TASK OBJECTIVE >> From the line with "seeds: cycles 47,088." through the line with "Rev 12 finished", repeat the entries verbatim, both end lines included, and add nothing.

::::

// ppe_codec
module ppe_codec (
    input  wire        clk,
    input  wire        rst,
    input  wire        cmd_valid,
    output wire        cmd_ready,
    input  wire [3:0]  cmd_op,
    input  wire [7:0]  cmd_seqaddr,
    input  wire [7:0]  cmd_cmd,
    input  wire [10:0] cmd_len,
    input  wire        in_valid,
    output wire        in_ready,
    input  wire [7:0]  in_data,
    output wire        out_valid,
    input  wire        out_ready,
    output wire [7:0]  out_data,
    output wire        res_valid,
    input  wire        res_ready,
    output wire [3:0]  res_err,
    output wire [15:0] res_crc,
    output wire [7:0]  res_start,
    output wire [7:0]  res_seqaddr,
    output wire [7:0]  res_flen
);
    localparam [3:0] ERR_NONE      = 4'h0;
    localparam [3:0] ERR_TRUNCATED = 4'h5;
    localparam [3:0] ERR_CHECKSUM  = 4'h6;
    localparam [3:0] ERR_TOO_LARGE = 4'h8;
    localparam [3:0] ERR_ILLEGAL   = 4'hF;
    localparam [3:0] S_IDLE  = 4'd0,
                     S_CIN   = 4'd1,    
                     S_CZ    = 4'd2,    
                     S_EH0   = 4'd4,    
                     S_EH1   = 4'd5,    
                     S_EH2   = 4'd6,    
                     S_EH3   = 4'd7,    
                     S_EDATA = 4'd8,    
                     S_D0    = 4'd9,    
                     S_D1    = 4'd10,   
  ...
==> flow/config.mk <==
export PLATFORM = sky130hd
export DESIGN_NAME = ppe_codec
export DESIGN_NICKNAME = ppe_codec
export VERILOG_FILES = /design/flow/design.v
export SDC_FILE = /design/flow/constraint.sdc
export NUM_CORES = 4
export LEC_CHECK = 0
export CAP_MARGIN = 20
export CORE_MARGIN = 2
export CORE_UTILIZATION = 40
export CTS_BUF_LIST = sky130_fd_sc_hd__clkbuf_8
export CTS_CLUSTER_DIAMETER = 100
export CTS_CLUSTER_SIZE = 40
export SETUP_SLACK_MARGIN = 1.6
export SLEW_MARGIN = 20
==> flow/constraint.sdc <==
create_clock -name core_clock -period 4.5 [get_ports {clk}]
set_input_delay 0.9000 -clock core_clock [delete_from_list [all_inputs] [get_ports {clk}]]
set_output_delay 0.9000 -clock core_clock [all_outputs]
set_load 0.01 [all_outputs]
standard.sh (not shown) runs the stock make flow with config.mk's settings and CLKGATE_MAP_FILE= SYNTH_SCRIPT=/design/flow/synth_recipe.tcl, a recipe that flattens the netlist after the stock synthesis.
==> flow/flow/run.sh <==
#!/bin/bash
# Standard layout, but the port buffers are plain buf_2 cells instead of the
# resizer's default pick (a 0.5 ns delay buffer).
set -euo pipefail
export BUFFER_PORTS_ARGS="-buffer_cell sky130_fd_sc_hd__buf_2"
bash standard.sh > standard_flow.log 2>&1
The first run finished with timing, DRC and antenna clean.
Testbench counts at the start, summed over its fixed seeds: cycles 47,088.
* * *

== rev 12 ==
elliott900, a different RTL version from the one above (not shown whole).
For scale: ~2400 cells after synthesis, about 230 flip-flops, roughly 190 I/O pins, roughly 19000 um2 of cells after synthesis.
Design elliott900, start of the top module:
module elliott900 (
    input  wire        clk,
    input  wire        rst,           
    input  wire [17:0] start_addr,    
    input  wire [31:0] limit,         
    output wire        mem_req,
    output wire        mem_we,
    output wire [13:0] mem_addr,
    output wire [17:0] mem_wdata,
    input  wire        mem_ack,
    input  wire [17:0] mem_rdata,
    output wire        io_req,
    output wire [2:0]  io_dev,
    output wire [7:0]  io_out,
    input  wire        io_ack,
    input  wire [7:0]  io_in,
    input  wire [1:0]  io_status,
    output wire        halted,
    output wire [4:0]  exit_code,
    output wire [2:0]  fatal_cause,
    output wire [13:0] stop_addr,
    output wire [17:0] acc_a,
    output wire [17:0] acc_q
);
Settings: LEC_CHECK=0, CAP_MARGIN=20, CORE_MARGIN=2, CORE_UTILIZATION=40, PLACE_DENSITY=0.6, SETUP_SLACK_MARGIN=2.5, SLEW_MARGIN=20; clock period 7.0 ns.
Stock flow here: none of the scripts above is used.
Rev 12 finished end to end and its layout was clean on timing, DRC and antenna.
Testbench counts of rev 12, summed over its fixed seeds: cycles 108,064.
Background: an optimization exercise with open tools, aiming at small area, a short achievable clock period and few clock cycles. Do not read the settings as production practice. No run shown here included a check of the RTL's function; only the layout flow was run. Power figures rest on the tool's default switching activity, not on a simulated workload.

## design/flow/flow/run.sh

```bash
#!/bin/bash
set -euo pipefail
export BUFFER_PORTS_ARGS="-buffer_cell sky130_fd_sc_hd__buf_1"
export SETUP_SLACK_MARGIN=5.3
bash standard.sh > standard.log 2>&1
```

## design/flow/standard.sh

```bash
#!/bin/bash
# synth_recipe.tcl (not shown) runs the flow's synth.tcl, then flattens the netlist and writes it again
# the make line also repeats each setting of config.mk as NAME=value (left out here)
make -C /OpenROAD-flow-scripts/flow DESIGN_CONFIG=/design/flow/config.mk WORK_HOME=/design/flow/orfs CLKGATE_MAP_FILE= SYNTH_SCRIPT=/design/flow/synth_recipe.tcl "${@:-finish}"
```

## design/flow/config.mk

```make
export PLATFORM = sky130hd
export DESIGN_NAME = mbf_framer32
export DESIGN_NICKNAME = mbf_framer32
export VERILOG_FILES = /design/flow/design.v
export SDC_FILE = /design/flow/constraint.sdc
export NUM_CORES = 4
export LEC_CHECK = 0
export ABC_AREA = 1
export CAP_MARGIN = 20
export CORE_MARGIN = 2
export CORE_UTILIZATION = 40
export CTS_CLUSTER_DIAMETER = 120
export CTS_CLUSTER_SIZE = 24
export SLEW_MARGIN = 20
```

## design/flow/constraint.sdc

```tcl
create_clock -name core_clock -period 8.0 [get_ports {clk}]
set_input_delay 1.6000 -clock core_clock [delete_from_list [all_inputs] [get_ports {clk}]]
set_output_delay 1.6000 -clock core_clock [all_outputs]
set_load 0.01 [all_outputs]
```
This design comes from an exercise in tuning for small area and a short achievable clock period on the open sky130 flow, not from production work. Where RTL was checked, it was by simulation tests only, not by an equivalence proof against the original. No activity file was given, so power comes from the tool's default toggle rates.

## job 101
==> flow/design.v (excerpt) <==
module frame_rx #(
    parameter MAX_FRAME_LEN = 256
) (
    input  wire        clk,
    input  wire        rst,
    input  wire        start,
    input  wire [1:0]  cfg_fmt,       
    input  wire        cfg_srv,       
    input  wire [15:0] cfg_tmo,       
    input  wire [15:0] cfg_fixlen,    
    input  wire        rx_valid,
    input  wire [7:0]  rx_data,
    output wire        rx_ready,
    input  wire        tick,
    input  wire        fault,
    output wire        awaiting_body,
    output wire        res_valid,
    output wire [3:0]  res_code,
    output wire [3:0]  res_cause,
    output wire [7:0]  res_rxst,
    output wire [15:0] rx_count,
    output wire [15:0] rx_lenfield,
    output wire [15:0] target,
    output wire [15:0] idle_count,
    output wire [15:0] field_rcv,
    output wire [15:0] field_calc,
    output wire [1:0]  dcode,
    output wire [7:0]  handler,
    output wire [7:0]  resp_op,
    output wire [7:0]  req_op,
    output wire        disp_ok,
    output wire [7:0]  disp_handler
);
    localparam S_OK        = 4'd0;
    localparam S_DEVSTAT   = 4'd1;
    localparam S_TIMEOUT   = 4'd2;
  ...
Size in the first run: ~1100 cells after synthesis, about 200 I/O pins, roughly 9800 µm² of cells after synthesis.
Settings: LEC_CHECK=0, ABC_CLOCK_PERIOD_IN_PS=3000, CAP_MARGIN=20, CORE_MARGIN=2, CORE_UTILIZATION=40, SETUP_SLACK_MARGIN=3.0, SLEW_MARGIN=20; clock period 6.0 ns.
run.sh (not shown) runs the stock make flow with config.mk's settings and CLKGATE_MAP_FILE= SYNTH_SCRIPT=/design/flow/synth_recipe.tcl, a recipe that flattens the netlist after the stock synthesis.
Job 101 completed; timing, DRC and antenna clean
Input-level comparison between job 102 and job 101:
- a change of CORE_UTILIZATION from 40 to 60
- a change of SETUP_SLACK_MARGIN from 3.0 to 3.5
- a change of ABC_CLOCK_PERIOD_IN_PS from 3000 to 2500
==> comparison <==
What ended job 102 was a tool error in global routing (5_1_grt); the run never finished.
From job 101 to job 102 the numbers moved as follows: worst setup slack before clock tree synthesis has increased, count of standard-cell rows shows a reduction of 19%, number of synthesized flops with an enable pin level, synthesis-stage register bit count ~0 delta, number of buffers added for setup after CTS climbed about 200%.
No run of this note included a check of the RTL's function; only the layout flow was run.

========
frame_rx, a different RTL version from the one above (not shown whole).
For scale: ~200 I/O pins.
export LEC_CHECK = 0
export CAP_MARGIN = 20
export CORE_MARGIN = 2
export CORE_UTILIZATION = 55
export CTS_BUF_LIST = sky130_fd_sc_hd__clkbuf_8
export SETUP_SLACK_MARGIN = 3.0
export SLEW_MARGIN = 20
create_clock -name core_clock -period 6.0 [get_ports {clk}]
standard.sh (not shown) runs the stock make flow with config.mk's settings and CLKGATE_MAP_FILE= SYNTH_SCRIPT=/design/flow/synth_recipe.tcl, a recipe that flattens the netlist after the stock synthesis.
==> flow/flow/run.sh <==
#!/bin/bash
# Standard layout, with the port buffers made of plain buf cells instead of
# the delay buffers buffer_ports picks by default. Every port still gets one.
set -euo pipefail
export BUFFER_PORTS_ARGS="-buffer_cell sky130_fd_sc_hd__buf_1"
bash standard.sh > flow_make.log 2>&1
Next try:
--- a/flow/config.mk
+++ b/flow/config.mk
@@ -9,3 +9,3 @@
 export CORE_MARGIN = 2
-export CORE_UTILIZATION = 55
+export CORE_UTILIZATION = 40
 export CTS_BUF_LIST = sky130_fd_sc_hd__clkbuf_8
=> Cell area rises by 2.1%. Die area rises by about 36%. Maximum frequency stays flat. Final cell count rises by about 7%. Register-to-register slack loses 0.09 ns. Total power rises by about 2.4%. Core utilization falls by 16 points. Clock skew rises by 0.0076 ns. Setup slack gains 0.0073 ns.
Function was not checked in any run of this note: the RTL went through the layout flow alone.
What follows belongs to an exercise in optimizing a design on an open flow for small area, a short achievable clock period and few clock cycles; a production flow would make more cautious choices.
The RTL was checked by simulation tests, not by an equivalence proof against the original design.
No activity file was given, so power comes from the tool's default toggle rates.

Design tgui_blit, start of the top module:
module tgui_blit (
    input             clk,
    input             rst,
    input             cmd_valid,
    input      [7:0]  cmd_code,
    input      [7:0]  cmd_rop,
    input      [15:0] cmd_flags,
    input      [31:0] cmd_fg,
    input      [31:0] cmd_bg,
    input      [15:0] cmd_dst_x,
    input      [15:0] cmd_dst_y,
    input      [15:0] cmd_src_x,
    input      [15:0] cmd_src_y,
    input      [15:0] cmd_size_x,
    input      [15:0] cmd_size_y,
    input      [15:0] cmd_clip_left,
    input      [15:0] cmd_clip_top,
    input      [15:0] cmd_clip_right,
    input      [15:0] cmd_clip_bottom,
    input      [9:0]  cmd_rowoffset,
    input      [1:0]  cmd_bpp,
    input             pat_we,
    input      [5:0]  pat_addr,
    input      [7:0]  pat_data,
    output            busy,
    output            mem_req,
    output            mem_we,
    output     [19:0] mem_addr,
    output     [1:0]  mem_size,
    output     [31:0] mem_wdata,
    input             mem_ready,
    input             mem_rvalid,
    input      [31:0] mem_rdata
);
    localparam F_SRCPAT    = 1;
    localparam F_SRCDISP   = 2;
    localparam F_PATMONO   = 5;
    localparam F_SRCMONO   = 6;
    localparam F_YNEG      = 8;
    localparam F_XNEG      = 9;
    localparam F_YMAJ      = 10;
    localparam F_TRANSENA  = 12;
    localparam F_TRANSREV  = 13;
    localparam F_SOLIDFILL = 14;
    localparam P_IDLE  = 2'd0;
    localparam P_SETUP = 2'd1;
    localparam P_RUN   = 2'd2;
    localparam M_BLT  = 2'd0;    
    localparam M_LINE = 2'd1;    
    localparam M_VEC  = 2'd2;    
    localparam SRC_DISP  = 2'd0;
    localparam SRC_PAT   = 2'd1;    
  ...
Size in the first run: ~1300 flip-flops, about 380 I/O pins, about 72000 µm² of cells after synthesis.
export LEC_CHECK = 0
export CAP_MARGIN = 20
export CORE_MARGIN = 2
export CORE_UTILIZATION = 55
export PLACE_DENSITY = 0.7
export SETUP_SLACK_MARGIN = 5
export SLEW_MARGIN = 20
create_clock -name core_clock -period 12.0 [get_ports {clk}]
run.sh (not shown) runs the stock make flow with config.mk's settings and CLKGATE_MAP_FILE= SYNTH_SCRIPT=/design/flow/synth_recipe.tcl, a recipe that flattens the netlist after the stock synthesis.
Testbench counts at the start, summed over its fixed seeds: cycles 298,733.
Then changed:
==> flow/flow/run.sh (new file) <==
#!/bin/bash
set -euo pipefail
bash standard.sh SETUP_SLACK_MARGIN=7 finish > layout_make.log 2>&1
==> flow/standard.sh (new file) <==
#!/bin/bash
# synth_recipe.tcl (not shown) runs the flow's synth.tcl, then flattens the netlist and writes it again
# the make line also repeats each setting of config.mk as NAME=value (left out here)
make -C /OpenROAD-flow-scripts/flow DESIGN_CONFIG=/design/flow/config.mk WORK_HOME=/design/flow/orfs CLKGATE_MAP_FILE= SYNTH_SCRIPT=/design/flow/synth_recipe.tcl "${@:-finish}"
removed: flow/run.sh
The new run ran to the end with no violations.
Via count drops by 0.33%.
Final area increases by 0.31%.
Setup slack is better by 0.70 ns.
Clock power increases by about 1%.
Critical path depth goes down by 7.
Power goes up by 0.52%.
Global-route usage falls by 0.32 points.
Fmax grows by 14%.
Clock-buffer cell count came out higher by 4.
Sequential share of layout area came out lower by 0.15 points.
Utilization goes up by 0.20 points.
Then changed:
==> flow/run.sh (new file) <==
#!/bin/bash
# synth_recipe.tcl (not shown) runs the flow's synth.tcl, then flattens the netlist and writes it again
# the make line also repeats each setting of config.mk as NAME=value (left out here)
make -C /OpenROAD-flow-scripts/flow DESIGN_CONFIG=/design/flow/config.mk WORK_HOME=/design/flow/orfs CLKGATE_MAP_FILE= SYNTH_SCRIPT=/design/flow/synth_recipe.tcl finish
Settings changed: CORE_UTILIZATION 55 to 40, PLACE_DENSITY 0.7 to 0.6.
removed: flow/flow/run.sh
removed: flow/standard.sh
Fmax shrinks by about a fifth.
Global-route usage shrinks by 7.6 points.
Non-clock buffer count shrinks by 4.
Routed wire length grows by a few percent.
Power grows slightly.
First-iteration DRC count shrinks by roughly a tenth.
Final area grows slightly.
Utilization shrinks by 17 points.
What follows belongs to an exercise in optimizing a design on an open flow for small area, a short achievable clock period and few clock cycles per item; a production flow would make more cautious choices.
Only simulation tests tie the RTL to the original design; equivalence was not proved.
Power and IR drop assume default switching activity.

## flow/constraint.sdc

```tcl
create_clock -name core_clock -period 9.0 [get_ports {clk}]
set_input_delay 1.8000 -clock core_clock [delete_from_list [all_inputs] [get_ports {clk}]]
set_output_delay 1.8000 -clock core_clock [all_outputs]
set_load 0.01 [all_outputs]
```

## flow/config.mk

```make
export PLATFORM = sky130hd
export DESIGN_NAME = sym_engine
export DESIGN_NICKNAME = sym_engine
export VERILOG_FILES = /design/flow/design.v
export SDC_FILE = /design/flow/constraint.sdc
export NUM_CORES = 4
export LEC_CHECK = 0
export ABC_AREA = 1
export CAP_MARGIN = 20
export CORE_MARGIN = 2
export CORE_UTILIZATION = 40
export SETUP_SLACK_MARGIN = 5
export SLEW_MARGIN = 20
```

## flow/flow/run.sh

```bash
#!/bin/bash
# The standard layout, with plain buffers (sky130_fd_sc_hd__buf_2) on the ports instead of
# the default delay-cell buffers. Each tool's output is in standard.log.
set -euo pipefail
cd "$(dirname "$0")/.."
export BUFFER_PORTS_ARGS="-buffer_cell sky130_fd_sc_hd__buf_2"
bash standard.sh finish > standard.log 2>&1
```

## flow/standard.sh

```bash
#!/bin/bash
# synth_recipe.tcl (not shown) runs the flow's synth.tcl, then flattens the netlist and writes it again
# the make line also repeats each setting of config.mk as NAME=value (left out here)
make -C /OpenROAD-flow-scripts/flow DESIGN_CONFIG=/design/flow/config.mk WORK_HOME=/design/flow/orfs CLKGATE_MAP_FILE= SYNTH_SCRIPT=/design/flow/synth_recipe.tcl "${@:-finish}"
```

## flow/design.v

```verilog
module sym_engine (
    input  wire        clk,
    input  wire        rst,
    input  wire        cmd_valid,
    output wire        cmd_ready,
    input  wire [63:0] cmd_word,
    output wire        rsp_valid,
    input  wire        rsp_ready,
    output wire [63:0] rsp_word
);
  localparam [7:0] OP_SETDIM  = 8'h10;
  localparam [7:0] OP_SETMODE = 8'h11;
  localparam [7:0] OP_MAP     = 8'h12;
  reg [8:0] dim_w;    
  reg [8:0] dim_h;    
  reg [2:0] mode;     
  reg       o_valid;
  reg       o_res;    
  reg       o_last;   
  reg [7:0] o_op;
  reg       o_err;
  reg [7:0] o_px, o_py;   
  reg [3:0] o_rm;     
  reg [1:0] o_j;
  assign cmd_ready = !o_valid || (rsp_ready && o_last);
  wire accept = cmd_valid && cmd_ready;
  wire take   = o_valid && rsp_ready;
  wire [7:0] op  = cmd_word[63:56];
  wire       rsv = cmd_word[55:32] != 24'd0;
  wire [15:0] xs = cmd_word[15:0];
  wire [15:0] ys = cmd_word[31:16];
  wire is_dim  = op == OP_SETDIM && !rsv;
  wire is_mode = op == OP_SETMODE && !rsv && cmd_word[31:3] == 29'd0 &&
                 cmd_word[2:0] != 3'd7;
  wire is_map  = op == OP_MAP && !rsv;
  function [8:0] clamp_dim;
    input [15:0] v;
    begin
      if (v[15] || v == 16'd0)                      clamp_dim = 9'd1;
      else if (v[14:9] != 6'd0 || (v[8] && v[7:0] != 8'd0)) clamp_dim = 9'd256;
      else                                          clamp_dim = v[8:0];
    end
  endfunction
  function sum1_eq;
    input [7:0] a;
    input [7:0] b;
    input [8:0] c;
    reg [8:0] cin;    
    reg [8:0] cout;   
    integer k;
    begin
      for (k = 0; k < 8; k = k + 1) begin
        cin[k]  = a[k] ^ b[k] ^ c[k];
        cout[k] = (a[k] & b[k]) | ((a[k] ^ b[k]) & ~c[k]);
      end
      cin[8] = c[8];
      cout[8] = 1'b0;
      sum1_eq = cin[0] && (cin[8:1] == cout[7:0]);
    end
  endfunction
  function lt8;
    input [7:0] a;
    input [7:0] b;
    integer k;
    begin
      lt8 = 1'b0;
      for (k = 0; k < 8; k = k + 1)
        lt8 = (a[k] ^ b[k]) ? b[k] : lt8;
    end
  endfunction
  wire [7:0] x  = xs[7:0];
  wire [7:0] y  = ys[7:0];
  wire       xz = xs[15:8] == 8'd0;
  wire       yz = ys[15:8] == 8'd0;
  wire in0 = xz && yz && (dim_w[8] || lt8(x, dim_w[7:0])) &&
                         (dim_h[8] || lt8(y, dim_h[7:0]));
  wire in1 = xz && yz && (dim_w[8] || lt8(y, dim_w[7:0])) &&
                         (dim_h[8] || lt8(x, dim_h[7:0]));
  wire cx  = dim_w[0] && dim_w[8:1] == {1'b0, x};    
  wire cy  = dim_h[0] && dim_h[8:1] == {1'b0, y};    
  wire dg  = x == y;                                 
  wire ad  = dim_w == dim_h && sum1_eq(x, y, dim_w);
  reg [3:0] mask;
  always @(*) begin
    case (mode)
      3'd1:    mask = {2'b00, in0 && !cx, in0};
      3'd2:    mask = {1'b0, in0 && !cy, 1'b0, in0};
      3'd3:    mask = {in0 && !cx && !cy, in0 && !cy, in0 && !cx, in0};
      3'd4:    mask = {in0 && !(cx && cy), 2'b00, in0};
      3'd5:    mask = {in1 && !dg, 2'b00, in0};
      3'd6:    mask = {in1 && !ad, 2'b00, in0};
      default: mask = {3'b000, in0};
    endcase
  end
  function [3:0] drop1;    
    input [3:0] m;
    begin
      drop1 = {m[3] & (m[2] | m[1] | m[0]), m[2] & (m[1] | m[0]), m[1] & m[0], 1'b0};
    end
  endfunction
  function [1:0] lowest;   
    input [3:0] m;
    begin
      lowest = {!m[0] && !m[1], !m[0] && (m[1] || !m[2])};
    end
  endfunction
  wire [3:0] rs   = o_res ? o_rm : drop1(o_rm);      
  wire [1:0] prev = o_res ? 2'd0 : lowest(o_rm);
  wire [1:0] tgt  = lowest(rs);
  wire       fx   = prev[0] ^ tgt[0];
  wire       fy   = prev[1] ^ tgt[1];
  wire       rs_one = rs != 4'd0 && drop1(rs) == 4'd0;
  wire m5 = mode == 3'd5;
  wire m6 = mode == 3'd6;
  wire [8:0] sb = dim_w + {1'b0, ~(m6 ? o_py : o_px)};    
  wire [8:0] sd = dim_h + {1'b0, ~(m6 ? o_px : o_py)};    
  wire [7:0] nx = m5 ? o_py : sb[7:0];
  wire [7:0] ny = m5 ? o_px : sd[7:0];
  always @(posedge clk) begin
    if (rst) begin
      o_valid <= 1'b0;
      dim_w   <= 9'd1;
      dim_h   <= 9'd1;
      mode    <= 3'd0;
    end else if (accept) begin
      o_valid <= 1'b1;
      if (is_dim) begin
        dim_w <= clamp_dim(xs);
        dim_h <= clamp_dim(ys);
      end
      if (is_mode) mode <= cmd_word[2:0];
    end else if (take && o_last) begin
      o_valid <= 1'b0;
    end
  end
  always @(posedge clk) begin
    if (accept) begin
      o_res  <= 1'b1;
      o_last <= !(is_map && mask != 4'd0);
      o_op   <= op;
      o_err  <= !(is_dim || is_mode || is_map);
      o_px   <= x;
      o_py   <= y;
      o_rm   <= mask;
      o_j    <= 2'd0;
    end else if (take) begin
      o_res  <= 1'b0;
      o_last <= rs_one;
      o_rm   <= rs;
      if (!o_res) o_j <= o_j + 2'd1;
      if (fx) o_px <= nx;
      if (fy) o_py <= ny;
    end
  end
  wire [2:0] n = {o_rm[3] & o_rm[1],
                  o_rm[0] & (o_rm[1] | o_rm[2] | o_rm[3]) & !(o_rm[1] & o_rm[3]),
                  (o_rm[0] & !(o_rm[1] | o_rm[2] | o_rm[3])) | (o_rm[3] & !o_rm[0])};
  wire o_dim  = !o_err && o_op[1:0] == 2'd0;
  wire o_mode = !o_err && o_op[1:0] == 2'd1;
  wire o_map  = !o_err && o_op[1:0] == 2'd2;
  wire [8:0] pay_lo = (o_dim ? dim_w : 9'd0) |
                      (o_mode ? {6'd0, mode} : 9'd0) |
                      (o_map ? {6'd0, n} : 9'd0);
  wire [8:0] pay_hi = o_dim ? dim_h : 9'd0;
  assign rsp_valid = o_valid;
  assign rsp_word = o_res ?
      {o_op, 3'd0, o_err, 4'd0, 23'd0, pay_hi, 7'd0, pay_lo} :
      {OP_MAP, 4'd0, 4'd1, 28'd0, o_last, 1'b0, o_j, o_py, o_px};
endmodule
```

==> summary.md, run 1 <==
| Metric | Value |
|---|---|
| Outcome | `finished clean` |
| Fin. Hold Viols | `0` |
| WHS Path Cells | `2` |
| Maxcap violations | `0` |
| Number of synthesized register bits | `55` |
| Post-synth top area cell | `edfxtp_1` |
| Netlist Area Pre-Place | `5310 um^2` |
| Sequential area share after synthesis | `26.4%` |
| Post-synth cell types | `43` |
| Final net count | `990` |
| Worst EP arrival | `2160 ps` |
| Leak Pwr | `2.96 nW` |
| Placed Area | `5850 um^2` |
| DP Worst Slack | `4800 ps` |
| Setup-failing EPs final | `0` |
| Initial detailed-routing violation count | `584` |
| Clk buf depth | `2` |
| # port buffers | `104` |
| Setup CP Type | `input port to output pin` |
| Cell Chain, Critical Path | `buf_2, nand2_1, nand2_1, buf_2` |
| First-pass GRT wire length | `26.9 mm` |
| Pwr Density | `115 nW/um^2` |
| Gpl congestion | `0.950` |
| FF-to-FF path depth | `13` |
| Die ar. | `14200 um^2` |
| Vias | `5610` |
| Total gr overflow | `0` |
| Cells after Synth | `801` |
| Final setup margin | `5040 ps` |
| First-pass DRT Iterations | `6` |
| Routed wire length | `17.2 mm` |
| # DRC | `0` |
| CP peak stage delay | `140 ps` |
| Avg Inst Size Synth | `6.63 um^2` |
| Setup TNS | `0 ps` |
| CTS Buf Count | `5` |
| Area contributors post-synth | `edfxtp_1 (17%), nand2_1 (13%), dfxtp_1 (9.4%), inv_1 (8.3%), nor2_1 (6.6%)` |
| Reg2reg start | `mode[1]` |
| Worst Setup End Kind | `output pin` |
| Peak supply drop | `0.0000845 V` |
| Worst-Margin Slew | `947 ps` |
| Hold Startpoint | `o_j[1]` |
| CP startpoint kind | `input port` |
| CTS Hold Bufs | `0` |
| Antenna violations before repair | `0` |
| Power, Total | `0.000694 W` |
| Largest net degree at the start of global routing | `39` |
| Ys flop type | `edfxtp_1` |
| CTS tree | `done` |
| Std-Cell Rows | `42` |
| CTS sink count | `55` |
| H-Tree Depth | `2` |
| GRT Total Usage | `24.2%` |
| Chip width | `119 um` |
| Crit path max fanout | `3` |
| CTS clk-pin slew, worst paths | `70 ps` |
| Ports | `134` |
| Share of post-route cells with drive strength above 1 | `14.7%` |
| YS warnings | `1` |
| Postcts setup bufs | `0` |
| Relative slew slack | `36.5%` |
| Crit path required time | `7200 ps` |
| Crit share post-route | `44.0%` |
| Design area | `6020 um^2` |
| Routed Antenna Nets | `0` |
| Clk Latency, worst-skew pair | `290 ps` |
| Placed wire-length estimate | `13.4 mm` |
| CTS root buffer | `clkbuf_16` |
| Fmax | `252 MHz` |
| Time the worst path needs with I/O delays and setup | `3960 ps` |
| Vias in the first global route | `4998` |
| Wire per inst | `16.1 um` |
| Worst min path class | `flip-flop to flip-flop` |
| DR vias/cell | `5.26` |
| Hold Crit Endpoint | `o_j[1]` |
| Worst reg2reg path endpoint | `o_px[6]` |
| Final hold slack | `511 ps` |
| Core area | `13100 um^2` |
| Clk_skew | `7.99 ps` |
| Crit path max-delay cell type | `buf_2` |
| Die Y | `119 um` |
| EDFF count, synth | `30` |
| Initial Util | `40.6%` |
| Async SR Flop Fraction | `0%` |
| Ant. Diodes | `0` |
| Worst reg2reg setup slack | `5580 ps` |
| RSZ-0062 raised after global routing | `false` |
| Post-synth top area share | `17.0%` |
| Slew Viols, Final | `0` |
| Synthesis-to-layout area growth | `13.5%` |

::::

TASK RESPONSE >>
Testbench counts at the start, summed over its fixed seeds: cycles 47,088.
* * *

== rev 12 ==
elliott900, a different RTL version from the one above (not shown whole).
For scale: ~2400 cells after synthesis, about 230 flip-flops, roughly 190 I/O pins, roughly 19000 um2 of cells after synthesis.
Design elliott900, start of the top module:
module elliott900 (
    input  wire        clk,
    input  wire        rst,           
    input  wire [17:0] start_addr,    
    input  wire [31:0] limit,         
    output wire        mem_req,
    output wire        mem_we,
    output wire [13:0] mem_addr,
    output wire [17:0] mem_wdata,
    input  wire        mem_ack,
    input  wire [17:0] mem_rdata,
    output wire        io_req,
    output wire [2:0]  io_dev,
    output wire [7:0]  io_out,
    input  wire        io_ack,
    input  wire [7:0]  io_in,
    input  wire [1:0]  io_status,
    output wire        halted,
    output wire [4:0]  exit_code,
    output wire [2:0]  fatal_cause,
    output wire [13:0] stop_addr,
    output wire [17:0] acc_a,
    output wire [17:0] acc_q
);
Settings: LEC_CHECK=0, CAP_MARGIN=20, CORE_MARGIN=2, CORE_UTILIZATION=40, PLACE_DENSITY=0.6, SETUP_SLACK_MARGIN=2.5, SLEW_MARGIN=20; clock period 7.0 ns.
Stock flow here: none of the scripts above is used.
Rev 12 finished end to end and its layout was clean on timing, DRC and antenna.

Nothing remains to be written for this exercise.